(PROBLEM DETAILS)
Return the run of lines below that opens with the line containing "resized for setup: 1 / 27" and closes with the line containing "10 | 18 | op[2] |", keeping each one exact.

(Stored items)
__________
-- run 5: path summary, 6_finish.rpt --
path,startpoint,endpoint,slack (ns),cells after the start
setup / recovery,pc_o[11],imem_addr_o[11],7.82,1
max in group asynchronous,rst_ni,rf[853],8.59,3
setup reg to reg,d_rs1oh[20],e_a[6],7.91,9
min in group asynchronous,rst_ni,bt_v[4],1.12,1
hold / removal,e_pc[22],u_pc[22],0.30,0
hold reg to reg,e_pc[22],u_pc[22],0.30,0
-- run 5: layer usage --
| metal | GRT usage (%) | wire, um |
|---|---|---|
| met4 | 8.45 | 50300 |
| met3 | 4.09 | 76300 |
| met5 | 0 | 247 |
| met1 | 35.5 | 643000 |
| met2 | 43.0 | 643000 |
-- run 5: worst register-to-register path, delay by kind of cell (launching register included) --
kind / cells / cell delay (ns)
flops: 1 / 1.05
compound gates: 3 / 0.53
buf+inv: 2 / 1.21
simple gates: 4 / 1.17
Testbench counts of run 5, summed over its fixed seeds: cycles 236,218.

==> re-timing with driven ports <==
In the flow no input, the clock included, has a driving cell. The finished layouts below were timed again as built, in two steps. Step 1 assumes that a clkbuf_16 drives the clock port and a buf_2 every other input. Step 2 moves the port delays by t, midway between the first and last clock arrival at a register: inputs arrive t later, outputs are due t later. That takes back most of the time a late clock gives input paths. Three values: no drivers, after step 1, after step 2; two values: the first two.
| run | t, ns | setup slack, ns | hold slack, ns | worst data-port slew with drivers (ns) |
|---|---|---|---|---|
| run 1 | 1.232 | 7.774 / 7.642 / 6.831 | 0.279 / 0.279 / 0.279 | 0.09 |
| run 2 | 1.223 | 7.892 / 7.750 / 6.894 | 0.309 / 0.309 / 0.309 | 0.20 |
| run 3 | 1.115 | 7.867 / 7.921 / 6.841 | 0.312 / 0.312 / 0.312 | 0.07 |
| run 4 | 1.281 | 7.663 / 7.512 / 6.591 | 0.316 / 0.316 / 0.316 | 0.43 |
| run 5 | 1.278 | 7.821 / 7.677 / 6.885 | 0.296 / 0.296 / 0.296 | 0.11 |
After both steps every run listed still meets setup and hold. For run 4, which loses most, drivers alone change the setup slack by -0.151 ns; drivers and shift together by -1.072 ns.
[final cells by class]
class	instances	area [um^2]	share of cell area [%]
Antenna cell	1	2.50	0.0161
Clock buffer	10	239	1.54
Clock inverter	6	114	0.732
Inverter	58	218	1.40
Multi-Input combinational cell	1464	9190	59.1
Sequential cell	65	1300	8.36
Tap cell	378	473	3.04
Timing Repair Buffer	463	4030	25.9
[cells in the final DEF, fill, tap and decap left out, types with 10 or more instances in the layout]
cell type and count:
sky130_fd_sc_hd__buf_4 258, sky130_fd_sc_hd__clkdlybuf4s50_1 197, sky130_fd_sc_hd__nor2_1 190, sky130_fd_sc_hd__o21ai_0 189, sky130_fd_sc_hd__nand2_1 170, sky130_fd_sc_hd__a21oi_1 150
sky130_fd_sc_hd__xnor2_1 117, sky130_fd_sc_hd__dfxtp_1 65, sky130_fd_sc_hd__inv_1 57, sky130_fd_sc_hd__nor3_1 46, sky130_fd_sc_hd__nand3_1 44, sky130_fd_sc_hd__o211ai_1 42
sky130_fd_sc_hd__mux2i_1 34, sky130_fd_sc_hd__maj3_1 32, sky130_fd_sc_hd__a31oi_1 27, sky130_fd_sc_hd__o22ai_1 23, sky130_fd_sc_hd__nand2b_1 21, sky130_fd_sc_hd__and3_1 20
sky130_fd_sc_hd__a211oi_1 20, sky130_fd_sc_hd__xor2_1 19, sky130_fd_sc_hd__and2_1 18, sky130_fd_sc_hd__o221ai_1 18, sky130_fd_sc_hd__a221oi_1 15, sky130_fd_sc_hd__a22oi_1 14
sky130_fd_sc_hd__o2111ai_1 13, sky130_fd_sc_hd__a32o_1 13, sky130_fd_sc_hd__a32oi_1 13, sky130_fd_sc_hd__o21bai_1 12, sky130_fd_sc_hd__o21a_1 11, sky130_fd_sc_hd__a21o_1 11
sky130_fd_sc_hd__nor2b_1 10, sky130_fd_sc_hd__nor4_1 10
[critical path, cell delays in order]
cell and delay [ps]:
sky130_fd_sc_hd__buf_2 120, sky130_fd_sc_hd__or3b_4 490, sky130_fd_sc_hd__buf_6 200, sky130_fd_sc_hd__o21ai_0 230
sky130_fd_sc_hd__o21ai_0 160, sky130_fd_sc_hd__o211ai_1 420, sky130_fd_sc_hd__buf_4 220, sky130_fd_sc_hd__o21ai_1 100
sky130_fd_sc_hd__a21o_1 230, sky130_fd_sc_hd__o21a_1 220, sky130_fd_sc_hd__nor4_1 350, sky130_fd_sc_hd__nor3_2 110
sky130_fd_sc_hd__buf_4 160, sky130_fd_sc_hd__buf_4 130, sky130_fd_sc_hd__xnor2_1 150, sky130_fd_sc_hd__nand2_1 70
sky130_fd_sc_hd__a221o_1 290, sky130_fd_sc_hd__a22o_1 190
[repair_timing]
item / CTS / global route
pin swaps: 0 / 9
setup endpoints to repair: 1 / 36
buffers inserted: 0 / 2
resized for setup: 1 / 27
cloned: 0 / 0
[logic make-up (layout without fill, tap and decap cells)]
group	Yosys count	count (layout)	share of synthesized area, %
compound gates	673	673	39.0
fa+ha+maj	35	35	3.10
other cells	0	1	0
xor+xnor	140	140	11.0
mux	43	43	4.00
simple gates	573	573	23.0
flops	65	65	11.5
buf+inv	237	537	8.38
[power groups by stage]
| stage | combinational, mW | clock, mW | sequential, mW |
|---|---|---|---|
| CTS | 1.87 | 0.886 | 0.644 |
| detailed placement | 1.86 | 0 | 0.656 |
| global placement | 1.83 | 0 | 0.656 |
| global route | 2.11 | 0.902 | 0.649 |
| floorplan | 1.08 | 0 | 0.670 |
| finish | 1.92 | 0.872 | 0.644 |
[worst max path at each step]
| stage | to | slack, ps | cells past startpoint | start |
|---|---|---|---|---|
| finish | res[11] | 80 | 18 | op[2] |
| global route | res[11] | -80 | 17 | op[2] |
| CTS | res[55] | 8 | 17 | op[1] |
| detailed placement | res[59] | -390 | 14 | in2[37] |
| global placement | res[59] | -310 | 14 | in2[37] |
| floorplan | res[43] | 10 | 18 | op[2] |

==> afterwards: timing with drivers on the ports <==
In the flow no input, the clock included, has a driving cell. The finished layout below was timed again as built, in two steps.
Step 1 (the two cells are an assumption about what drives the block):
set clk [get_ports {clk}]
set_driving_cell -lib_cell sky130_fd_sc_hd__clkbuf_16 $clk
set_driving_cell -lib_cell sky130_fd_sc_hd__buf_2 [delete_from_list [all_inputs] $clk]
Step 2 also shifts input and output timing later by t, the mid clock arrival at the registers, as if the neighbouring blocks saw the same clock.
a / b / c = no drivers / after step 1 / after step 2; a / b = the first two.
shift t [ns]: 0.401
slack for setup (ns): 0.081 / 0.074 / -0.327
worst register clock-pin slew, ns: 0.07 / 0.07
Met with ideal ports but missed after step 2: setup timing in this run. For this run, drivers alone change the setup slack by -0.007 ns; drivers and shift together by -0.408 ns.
__________
(TASK OUTPUT)
resized for setup: 1 / 27
cloned: 0 / 0
[logic make-up (layout without fill, tap and decap cells)]
group	Yosys count	count (layout)	share of synthesized area, %
compound gates	673	673	39.0
fa+ha+maj	35	35	3.10
other cells	0	1	0
xor+xnor	140	140	11.0
mux	43	43	4.00
simple gates	573	573	23.0
flops	65	65	11.5
buf+inv	237	537	8.38
[power groups by stage]
| stage | combinational, mW | clock, mW | sequential, mW |
|---|---|---|---|
| CTS | 1.87 | 0.886 | 0.644 |
| detailed placement | 1.86 | 0 | 0.656 |
| global placement | 1.83 | 0 | 0.656 |
| global route | 2.11 | 0.902 | 0.649 |
| floorplan | 1.08 | 0 | 0.670 |
| finish | 1.92 | 0.872 | 0.644 |
[worst max path at each step]
| stage | to | slack, ps | cells past startpoint | start |
|---|---|---|---|---|
| finish | res[11] | 80 | 18 | op[2] |
| global route | res[11] | -80 | 17 | op[2] |
| CTS | res[55] | 8 | 17 | op[1] |
| detailed placement | res[59] | -390 | 14 | in2[37] |
| global placement | res[59] | -310 | 14 | in2[37] |
| floorplan | res[43] | 10 | 18 | op[2] |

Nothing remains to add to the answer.